Nauka przez zabawę i do tego mnóstwo emocji. Kilkanaście patroli stanęło na starcie XVI Marszu na Orientację w Starachowicach. Zadaniem uczestników było odnalezienie wyznaczonych na trasie punktów, tzw. latarni w jak najkrótszym czasie.
Celem wydarzenia jest przekazanie młodzieży wiedzy i umiejętności tropicielskich – mówi główny sędzia zawodów Jacek Andrzej Tarnowski.
– To przez lata dawało harcerstwo – umiejętność poruszania się w terenie zielonym terenie, czytanie znaków i odnajdywanie ukrytych informacji. My dajemy dzieciom szansę nauczyć się tego i doświadczyć emocji, które towarzyszą poszukiwaniom – od ekscytacji, przez zagubienie po satysfakcję z osiągnięcia celu – podkreśla.
Wśród uczestników dominowało przekonanie, że marsz na orientację to świetna zabawa.
– Możemy sami odnajdywać zadania, musimy sobie poradzić z mapą i wskazówkami. To też czas dla przyjaciół i wspólną zabawę.

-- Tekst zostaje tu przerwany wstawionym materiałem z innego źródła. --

$ cat config.mk
export PLATFORM = sky130hd
export DESIGN_NAME = reversi_move_sequencer
export DESIGN_NICKNAME = d
export VERILOG_FILES = /design/src/rtl/reversi_move_sequencer.sv
export SDC_FILE = /design/constraint.sdc
export NUM_CORES = 1
export LEC_CHECK = 0
export CORE_ASPECT_RATIO = 0.8
export CORE_MARGIN = 3
export CORE_UTILIZATION = 55
export DETAILED_ROUTE_END_ITERATION = 16
export PLACE_DENSITY = 0.81
export SLEW_MARGIN = 5
export SYNTH_ARGS = -nofsm -noshare
export SYNTH_HDL_FRONTEND = slang
export SYNTH_SLANG_ARGS = --single-unit
$ cat constraint.sdc
create_clock -name clk -period 6.45 [get_ports clk]
set_clock_uncertainty 0.15 [all_clocks]
set_input_delay 1.935 -clock clk [delete_from_list [all_inputs] [get_ports clk]]
set_output_delay 1.935 -clock clk [all_outputs]
set_load 0.01 [all_outputs]
$ cat src/rtl/reversi_move_sequencer.sv
// Purpose: validates one Reversi move against a 64-cell board and applies the flips and placement.
// Latency: 2 cycles for an occupied target, otherwise 1 + per-direction walk/flip cycles + place + done.
// Backpressure: none; go is only honoured in IDLE and ignored while busy, board reads are same-cycle.
module reversi_move_sequencer (
  input  logic       clk,
  input  logic       resetn,
  input  logic       go,
  input  logic [2:0] x,
  input  logic [2:0] y,
  input  logic       set_black,
  output logic [5:0] rd_addr,
  input  logic [1:0] rd_data,
  output logic       wr_en,
  output logic [5:0] wr_addr,
  output logic [1:0] wr_data,
  output logic       busy,
  output logic       done,
  output logic       legal,
  output logic [4:0] flip_cnt
);

  typedef enum logic [2:0] {
    S_IDLE, S_CHECK, S_DIR_INIT, S_SCAN, S_FLIP, S_NEXT_DIR, S_PLACE, S_DONE
  } state_t;

  localparam logic [1:0] CELL_BLACK = 2'd2;
  localparam logic [1:0] CELL_WHITE = 2'd3;

  state_t            state_q, state_d;
  logic [2:0]        tx_q, tx_d;
  logic [2:0]        ty_q, ty_d;
  logic              black_q, black_d;
  logic [2:0]        dir_q, dir_d;
  logic signed [3:0] wx_q, wx_d;
  logic signed [3:0] wy_q, wy_d;
  logic [2:0]        run_q, run_d;
  logic [2:0]        k_q, k_d;
  logic [4:0]        cnt_q, cnt_d;
  logic              legal_q, legal_d;

  logic signed [3:0] dx, dy;
  logic signed [3:0] tx_s, ty_s;
  logic [1:0]        own_col, opp_col;
  logic              walk_out;

  // Unit step for the current direction, clockwise from north (dy=-1 is north).
  always_comb begin
    dx = 4'sd0;
    dy = 4'sd0;
    case (dir_q)
      3'd0: begin dx =  4'sd0; dy = -4'sd1; end
      3'd1: begin dx =  4'sd1; dy = -4'sd1; end
      3'd2: begin dx =  4'sd1; dy =  4'sd0; end
      3'd3: begin dx =  4'sd1; dy =  4'sd1; end
      3'd4: begin dx =  4'sd0; dy =  4'sd1; end
      3'd5: begin dx = -4'sd1; dy =  4'sd1; end
      3'd6: begin dx = -4'sd1; dy =  4'sd0; end
      default: begin dx = -4'sd1; dy = -4'sd1; end
    endcase
  end

  // Colour decode and board-edge detect; walk stays within -1..8, so bit 3 flags off-board.
  always_comb begin
    own_col  = black_q ? CELL_BLACK : CELL_WHITE;
    opp_col  = black_q ? CELL_WHITE : CELL_BLACK;
    tx_s     = $signed({1'b0, tx_q});
    ty_s     = $signed({1'b0, ty_q});
    walk_out = wx_q[3] | wy_q[3];
  end

  // Next-state, datapath updates and board port drive.
  always_comb begin
    state_d = state_q;
    tx_d    = tx_q;
    ty_d    = ty_q;
    black_d = black_q;
    dir_d   = dir_q;
    wx_d    = wx_q;
    wy_d    = wy_q;
    run_d   = run_q;
    k_d     = k_q;
    cnt_d   = cnt_q;
    legal_d = legal_q;
    rd_addr = 6'd0;
    wr_en   = 1'b0;
    wr_addr = 6'd0;
    wr_data = 2'd0;
    case (state_q)
      S_IDLE: begin
        if (go) begin
          tx_d    = x;
          ty_d    = y;
          black_d = set_black;
          cnt_d   = 5'd0;
          legal_d = 1'b0;
          state_d = S_CHECK;
        end
      end
      S_CHECK: begin
        rd_addr = {ty_q, tx_q};
        // Codes 2 and 3 are discs; 0 and 1 are free cells.
        if (rd_data[1]) begin
          legal_d = 1'b0;
          state_d = S_DONE;
        end else begin
          dir_d   = 3'd0;
          state_d = S_DIR_INIT;
        end
      end
      S_DIR_INIT: begin
        wx_d    = tx_s + dx;
        wy_d    = ty_s + dy;
        run_d   = 3'd0;
        state_d = S_SCAN;
      end
      S_SCAN: begin
        rd_addr = {wy_q[2:0], wx_q[2:0]};
        if (walk_out) begin
          state_d = S_NEXT_DIR;
        end else if (rd_data == opp_col) begin
          run_d = run_q + 3'd1;
          wx_d  = wx_q + dx;
          wy_d  = wy_q + dy;
        end else if (rd_data == own_col) begin
          if (run_q == 3'd0) begin
            state_d = S_NEXT_DIR;
          end else begin
            // Rewind to the first bracketed disc and flip outward.
            wx_d    = tx_s + dx;
            wy_d    = ty_s + dy;
            k_d     = 3'd1;
            state_d = S_FLIP;
          end
        end else begin
          state_d = S_NEXT_DIR;
        end
      end
      S_FLIP: begin
        wr_en   = 1'b1;
        wr_addr = {wy_q[2:0], wx_q[2:0]};
        wr_data = own_col;
        if (k_q == run_q) begin
          cnt_d   = cnt_q + 5'(run_q);
          state_d = S_NEXT_DIR;
        end else begin
          wx_d = wx_q + dx;
          wy_d = wy_q + dy;
          k_d  = k_q + 3'd1;
        end
      end
      S_NEXT_DIR: begin
        if (dir_q == 3'd7) begin
          if (cnt_q != 5'd0) begin
            state_d = S_PLACE;
          end else begin
            legal_d = 1'b0;
            state_d = S_DONE;
          end
        end else begin
          dir_d   = dir_q + 3'd1;
          state_d = S_DIR_INIT;
        end
      end
      S_PLACE: begin
        wr_en   = 1'b1;
        wr_addr = {ty_q, tx_q};
        wr_data = own_col;
        legal_d = 1'b1;
        state_d = S_DONE;
      end
      S_DONE: begin
        state_d = S_IDLE;
      end
      default: begin
        state_d = S_IDLE;
      end
    endcase
  end

  // State and datapath registers; reset drops any move in progress.
  always_ff @(posedge clk or negedge resetn) begin
    if (!resetn) begin
      state_q <= S_IDLE;
      tx_q    <= 3'd0;
      ty_q    <= 3'd0;
      black_q <= 1'b0;
      dir_q   <= 3'd0;
      wx_q    <= 4'sd0;
      wy_q    <= 4'sd0;
      run_q   <= 3'd0;
      k_q     <= 3'd0;
      cnt_q   <= 5'd0;
      legal_q <= 1'b0;
    end else begin
      state_q <= state_d;
      tx_q    <= tx_d;
      ty_q    <= ty_d;
      black_q <= black_d;
      dir_q   <= dir_d;
      wx_q    <= wx_d;
      wy_q    <= wy_d;
      run_q   <= run_d;
      k_q     <= k_d;
      cnt_q   <= cnt_d;
      legal_q <= legal_d;
    end
  end

  // Status outputs; legal and flip_cnt hold their last result outside DONE.
  always_comb begin
    busy     = (state_q != S_IDLE);
    done     = (state_q == S_DONE);
    legal    = legal_q;
    flip_cnt = cnt_q;
  end

endmodule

Każdy z patroli dostał specjalną mapę. Na niej naniesione były kolejne punkty do zdobycia, oznaczone w terenie były tzw. latarniami, czyli kwadratem w biało-czerwonych barwach. Dla każdej z grup wiekowych wyznaczone były inne zadania i trasy, zróżnicowany był także poziom trudności marszu. Każdy patrol przemierzał kilka kilometrów w terenie miejskim i leśnym, bo marsz start i metę miał na terenie Miejskiego Ośrodka Sportu i Rekreacji przy ul. Szkolnej. Wygrywała drużyna, która zyskała najmniejszą liczbę punktów. Za jedną minutę w trasie patrol otrzymywał jeden punkt, ale za niehonorowe zachowanie, np. utrudnienie wykonania zadań innym drużynom, sędziowie dodawali kolejne 90 punktów. To miało uczyć zasad fair play.
Spotkanie zakończyło się wspólnym ogniskiem.
Organizatorem wydarzenia jest Międzyszkolny Oddział PTTK w Starachowicach i Szkoła Podstawowa nr 10 z oddziałami integracyjnymi.